# WORK TO BE COMPLETED
Go over the data and keep only the lines that include "outcome".

(SUPPLIED MATERIAL)

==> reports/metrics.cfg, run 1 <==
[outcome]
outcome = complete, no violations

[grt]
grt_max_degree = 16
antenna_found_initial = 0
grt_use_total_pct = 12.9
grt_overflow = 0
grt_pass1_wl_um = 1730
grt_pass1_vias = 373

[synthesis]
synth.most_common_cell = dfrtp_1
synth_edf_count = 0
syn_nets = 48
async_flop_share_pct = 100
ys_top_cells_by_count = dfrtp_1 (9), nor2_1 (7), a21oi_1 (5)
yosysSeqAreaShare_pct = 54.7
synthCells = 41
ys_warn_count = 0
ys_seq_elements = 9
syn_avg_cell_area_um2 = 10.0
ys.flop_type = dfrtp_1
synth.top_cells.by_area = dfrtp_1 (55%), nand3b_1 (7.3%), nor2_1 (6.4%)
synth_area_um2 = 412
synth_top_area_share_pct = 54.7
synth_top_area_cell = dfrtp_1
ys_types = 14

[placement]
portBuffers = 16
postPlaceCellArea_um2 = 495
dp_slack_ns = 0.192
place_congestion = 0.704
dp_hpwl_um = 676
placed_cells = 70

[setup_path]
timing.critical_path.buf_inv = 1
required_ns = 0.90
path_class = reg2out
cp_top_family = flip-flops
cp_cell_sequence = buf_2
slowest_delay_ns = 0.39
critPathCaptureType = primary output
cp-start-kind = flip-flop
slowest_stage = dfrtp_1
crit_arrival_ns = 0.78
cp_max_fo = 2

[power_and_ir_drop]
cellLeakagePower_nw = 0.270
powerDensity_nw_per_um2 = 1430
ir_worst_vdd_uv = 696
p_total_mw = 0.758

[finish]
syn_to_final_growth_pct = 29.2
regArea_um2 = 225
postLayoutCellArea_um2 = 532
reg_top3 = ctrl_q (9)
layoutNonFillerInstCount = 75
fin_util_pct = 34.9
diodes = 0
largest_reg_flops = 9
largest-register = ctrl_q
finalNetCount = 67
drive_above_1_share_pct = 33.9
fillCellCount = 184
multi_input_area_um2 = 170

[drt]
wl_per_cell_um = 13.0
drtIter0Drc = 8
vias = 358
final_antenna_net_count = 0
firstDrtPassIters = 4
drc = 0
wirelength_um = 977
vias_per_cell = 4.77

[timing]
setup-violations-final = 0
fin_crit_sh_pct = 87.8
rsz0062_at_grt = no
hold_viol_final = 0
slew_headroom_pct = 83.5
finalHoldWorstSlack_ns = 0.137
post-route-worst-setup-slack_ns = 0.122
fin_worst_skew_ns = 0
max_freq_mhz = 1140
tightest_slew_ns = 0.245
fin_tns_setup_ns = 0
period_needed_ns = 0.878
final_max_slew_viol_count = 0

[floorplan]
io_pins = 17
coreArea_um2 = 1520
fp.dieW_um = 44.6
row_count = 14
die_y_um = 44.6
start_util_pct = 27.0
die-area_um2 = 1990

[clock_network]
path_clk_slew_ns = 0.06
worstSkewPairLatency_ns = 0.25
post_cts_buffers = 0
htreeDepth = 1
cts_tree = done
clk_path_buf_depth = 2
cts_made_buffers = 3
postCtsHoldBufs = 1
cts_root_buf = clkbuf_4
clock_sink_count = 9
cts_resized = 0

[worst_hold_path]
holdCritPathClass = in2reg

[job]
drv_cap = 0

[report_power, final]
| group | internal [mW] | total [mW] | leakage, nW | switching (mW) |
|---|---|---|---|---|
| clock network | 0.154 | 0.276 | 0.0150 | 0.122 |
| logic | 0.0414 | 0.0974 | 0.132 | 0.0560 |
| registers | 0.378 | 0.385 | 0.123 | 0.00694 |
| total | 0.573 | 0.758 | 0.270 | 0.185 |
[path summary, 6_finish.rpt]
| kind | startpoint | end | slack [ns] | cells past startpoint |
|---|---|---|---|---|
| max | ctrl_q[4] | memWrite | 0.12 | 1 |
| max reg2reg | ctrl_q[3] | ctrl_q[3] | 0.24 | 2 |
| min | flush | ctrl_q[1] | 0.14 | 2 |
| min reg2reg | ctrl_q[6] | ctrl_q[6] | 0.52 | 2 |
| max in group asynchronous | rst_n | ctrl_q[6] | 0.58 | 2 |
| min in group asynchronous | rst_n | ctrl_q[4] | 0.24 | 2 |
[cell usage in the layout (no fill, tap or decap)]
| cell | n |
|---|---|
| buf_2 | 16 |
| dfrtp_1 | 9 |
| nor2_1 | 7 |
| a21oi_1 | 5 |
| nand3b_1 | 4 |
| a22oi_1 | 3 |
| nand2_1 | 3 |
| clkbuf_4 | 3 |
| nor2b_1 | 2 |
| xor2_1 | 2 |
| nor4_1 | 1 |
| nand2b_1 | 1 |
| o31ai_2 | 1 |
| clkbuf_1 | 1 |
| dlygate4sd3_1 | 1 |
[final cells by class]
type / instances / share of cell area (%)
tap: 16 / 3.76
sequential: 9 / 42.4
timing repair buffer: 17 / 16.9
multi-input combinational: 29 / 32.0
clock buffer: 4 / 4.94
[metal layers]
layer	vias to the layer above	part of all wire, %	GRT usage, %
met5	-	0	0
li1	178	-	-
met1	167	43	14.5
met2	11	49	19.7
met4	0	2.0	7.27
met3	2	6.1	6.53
===== config.mk =====
export PLATFORM = sky130hd
export DESIGN_NAME = allocator
export DESIGN_NICKNAME = d
export VERILOG_FILES = /design/src/rtl/allocator.sv
export SDC_FILE = /design/constraint.sdc
export NUM_CORES = 1
export LEC_CHECK = 0
export ABC_AREA = 1
export BUFFER_PORTS_ARGS = -buffer_cell sky130_fd_sc_hd__buf_2
export CAP_MARGIN = 30
export CORE_MARGIN = 10
export CORE_UTILIZATION = 56
export DETAILED_ROUTE_END_ITERATION = 7
export PLACE_DENSITY = 0.76
export SLEW_MARGIN = 10
export SYNTH_ARGS = -nofsm -noshare
export SYNTH_HDL_FRONTEND = slang
export SYNTH_SLANG_ARGS = --single-unit

===== constraint.sdc =====
create_clock -name clk -period 2.17 [get_ports clk]
set_clock_uncertainty 0.15 [all_clocks]
set_input_delay 0.651 -clock clk [delete_from_list [all_inputs] [get_ports clk]]
set_output_delay 0.651 -clock clk [all_outputs]
set_load 0.05 [all_outputs]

(End SUPPLIED MATERIAL)

# TASK ANSWER
[outcome]
outcome = complete, no violations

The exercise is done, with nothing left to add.